Japan to warn of greater threat from North Korea in new report
Progress in missile development seen making interception more difficult
TOKYO -- The Japanese government sees the threat from North Korea rising to a new level as the reclusive nation makes steady progress in its nuclear and missile development program, according to a draft of a white paper on defense for 2017.
In the 2016 edition, the Defense Ministry described Pyongyang's military provocation as constituting "a serious and imminent threat." It will use stronger wording in its 2017 report to be drawn up in early August.
The draft report says that the North's ballistic missile development has four characteristics: longer ranges, growing sophistication for a so-called saturation attack, pursuit of secrecy, and a wider variety of launch forms.
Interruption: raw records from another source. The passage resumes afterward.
What follows belongs to an exercise in optimizing a design on an open flow for small area and a short achievable clock period; a production flow would make more cautious choices.
Only simulation tests tie the RTL to the original design; equivalence was not proved.

## before
## pressure_count_linearizer
module pressure_count_linearizer (
    input  logic                  clk,
    input  logic                  rst_n,
    input  logic                  cfg_we,
    input  logic [pcl_pkg::CFG_IDX_W-1:0]  cfg_index,
    input  logic [pcl_pkg::CFG_DATA_W-1:0] cfg_data,
    input  logic                  start,
    output logic                  busy,
    input  logic [pcl_pkg::COUNT_W-1:0]    factory_count,
    input  logic [pcl_pkg::COUNT_W-1:0]    raw_count,
    output logic                  done,
    output logic [pcl_pkg::OUT_W-1:0]      pressure_utorr,
    output logic [pcl_pkg::RANGE_W-1:0]    display_range
);
    assign busy = 1'b0;
    logic               mode_r;
    logic signed [10:0] ot_r;
    logic signed [14:0] om_r;
    logic               we_t, we_m;
    logic [14:0]        cfg_d;
    logic signed [10:0] ot_raw, ot_cl;
    logic signed [14:0] om_raw, om_cl;
    always_ff @(posedge clk or negedge rst_n) begin
        if (!rst_n) begin
            mode_r <= 1'b0;
            we_t   <= 1'b0;
            we_m   <= 1'b0;
        end else begin
  ...
Size: about 2,400 cells after synthesis, about 90 I/O pins, ~0.024 mm² of cells after synthesis.
clock: 12.0 ns
lec_check: 0
cap_margin: 20
core_margin: 2
core_utilization: 40
slew_margin: 20
standard.sh (not shown) runs the stock make flow with config.mk's settings and CLKGATE_MAP_FILE= SYNTH_SCRIPT=/design/flow/synth_recipe.tcl, a recipe that flattens the netlist after the stock synthesis.
==> flow/flow/run.sh <==
#!/bin/bash
# Standard layout, with one netlist step between synthesis and floorplan:
# polfix.py picks the polarity of each full adder so that fewer inverters are
# needed (a full adder with all inputs inverted gives both outputs inverted).
# Registers, their names and cell types are those of the standard synthesis.
set -e
cd "$(dirname "$0")/.."
bash standard.sh synth > synth.log 2>&1
R=orfs/results/sky130hd/pressure_count_linearizer/base
cp $R/1_2_yosys.v 1_2_yosys.standard.v
python3 flow/polfix.py 1_2_yosys.standard.v $R/1_2_yosys.v > polfix.log 2>&1
touch $R/1_2_yosys.v
bash standard.sh SETUP_SLACK_MARGIN=8.3 finish > layout.log 2>&1
Other scripts of this flow, unchanged in this note and not shown: flow/flow/polfix.py
#### Input delta (after over before)
--- a/flow/flow/run.sh
+++ b/flow/flow/run.sh
@@ -13 +13 @@
-bash standard.sh SETUP_SLACK_MARGIN=8.3 finish > layout.log 2>&1
+bash standard.sh finish > layout.log 2>&1
Notes after the runs:
- A worst setup path endpoint of s2_kb[30] is what before shows, while s2_kb[36] belongs to after.
- There was hardly any difference in final max-slew violation count between before and after.
- Taking before as the reference, in after met2 global-route usage lost 0.30 points; post-synthesis to final-layout area growth lost 2.0 points; total detailed-routing wirelength lost 1.2%.
- In the flow results for after and before, the cell area is larger on before.

* * *

Another version of the RTL of pressure_count_linearizer (not shown whole).
Size in the first run: ~2300 cells after synthesis, roughly 23000 um2 of cells after synthesis.
==> flow/config.mk <==
export PLATFORM = sky130hd
export DESIGN_NAME = pressure_count_linearizer
export DESIGN_NICKNAME = pressure_count_linearizer
export VERILOG_FILES = /design/flow/design.v
export SDC_FILE = /design/flow/constraint.sdc
export NUM_CORES = 4
export LEC_CHECK = 0
export CAP_MARGIN = 20
export CORE_MARGIN = 2
export CORE_UTILIZATION = 60
export CTS_BUF_LIST = sky130_fd_sc_hd__clkbuf_4 sky130_fd_sc_hd__clkbuf_8
export CTS_CLUSTER_SIZE = 50
export SLEW_MARGIN = 20
==> flow/constraint.sdc <==
create_clock -name core_clock -period 12.0 [get_ports {clk}]
set_input_delay 2.4000 -clock core_clock [delete_from_list [all_inputs] [get_ports {clk}]]
set_output_delay 2.4000 -clock core_clock [all_outputs]
set_load 0.01 [all_outputs]
==> flow/flow/run.sh <==
#!/bin/bash
# Standard layout, with one netlist step between synthesis and floorplan:
# polfix.py picks the polarity of each full adder so that fewer inverters are
# needed (a full adder with all inputs inverted gives both outputs inverted).
# Registers, their names and cell types are those of the standard synthesis.
set -e
cd "$(dirname "$0")/.."
bash standard.sh synth > synth.log 2>&1
R=orfs/results/sky130hd/pressure_count_linearizer/base
cp $R/1_2_yosys.v 1_2_yosys.standard.v
python3 flow/polfix.py 1_2_yosys.standard.v $R/1_2_yosys.v > polfix.log 2>&1
touch $R/1_2_yosys.v
bash standard.sh SETUP_SLACK_MARGIN=8.3 finish > layout.log 2>&1
Other scripts of this flow, unchanged in this note and not shown: flow/flow/polfix.py
Edit:
--- a/flow/config.mk
+++ b/flow/config.mk
@@ -10,3 +10 @@
-export CORE_UTILIZATION = 60
-export CTS_BUF_LIST = sky130_fd_sc_hd__clkbuf_4 sky130_fd_sc_hd__clkbuf_8
-export CTS_CLUSTER_SIZE = 50
+export CORE_UTILIZATION = 40
Result: The changed run finished clean. Worst hold slack hardly moves. Via count came out lower slightly. Design area is higher by a few percent. Register-to-register slack gains 20 ps. Wire length is higher by a few percent.

-- re-timing with driven ports --
Ports are ideal in the flow. The routed layouts listed here were re-timed in OpenROAD.
Step 1, drivers: a clkbuf_16 drives clk and a buf_2 each remaining input, both assumed.
Step 2 adds t to the input delays and takes it off the output delays; t is the mean of the earliest and latest rising clock arrival at the registers after step 1. Input paths then give back, and output paths get back, about the clock's delay inside the block.
a / b / c = ideal ports / drivers / drivers and shift; a / b = the first two.
run | shift t [ns] | setup slack, ns | hold slack, ns | worst data-port slew with drivers (ns)
before | 0.631 | 8.297 / 8.297 / 7.761 | 0.353 / 0.353 / 0.353 | 0.04
after | 0.629 | 7.400 / 7.400 / 7.400 | 0.353 / 0.353 / 0.353 | 0.04
the first run of note 2 | 0.693 | 8.267 / 8.267 / 7.658 | 0.349 / 0.349 / 0.349 | 0.05
the second run of note 2 | 0.621 | 8.288 / 8.288 / 7.741 | 0.347 / 0.347 / 0.347 | 0.05
After both steps every run listed still meets setup and hold. For the first run of note 2, which loses most, drivers alone change the setup slack by 0.000 ns; drivers and shift together by -0.609 ns.
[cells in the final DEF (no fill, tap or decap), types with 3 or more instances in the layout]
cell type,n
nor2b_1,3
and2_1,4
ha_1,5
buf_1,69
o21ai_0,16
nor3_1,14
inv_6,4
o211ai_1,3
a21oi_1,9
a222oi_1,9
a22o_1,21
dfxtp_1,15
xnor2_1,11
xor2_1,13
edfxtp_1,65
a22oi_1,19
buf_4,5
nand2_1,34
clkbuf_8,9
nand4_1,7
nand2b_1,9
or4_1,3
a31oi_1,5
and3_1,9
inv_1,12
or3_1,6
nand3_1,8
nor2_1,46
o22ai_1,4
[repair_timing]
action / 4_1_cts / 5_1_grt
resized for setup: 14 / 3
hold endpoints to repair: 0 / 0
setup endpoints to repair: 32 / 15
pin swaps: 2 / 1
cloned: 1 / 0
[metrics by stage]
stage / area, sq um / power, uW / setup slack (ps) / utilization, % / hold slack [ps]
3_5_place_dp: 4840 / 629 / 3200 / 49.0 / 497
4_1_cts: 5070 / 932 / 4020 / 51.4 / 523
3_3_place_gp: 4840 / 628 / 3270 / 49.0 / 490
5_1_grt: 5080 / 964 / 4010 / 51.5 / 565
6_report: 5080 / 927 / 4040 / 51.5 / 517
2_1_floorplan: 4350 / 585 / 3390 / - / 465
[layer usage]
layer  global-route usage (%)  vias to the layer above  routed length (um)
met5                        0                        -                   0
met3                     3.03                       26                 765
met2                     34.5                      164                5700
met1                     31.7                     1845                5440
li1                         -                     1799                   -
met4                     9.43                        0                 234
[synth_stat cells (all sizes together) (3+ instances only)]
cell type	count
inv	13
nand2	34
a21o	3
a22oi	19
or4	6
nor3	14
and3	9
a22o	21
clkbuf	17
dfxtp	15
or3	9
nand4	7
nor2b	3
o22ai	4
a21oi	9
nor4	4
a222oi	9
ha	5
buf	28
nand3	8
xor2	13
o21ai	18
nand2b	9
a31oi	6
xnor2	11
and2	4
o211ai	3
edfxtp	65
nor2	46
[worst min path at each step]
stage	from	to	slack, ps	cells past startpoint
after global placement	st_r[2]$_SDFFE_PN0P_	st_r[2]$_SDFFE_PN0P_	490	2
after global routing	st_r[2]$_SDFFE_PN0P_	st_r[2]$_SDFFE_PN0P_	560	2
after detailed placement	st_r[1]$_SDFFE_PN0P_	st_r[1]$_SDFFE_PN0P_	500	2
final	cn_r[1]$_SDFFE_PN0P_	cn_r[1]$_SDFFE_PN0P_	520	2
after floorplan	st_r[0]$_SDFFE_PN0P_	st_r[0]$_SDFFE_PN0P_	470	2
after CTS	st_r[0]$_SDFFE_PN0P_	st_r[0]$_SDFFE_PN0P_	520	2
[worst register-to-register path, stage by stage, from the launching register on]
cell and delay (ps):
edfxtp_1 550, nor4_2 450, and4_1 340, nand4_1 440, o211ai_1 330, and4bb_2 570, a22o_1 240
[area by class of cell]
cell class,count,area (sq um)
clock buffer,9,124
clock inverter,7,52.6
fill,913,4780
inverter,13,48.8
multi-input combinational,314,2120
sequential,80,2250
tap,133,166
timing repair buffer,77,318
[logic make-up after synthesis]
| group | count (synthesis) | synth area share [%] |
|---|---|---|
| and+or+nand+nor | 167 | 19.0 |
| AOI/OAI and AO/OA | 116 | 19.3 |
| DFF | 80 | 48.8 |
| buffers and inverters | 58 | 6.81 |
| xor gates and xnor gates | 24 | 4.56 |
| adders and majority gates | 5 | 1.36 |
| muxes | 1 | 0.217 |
Context: an optimization exercise on an open-source flow, tuned for small area, a short achievable clock period and few clock cycles per item. The choices shown serve that exercise and are no tape-out recipe. In this exercise RTL edits were held to simulation tests only and were not proved equivalent to the original. Power figures rest on the tool's default switching activity, not on a simulated workload.

File: design/flow/run.sh
#!/bin/bash
# synth_recipe.tcl (not shown) runs the flow's synth.tcl, then flattens the netlist and writes it again
# the make line also repeats each setting of config.mk as NAME=value (left out here)
make -C /OpenROAD-flow-scripts/flow DESIGN_CONFIG=/design/flow/config.mk WORK_HOME=/design/flow/orfs CLKGATE_MAP_FILE= SYNTH_SCRIPT=/design/flow/synth_recipe.tcl finish
File: design/flow/config.mk
export PLATFORM = sky130hd
export DESIGN_NAME = max_two_disjoint_rect_sum
export DESIGN_NICKNAME = max_two_disjoint_rect_sum
export VERILOG_FILES = /design/flow/design.v
export SDC_FILE = /design/flow/constraint.sdc
export NUM_CORES = 4
export LEC_CHECK = 0
export CAP_MARGIN = 20
export CORE_MARGIN = 2
export CORE_UTILIZATION = 40
export SETUP_SLACK_MARGIN = 5
export SLEW_MARGIN = 20
File: design/flow/constraint.sdc
create_clock -name core_clock -period 10.0 [get_ports {i_clk}]
set_input_delay 2.0000 -clock core_clock [delete_from_list [all_inputs] [get_ports {i_clk}]]
set_output_delay 2.0000 -clock core_clock [all_outputs]
set_load 0.01 [all_outputs]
A ballistic missile that North Korea launched in May reached an altitude of more than 2,000km. It was fired on a lofted trajectory, making interception more difficult than if flown on a standard trajectory, which would give the missile a longer reach than the actual 800km, the report maintains.
On China, the report noted that the nation's defense budget has grown roughly threefold in a decade. With Chinese military ships spotted passing between the Japanese islands of Okinawa and Miyako, such instances of vessels sailing toward the Pacific Ocean will become more frequent, Tokyo predicted.
As for the U.S. government under President Donald Trump, the report noted that the administration places importance on security in the Asia-Pacific region.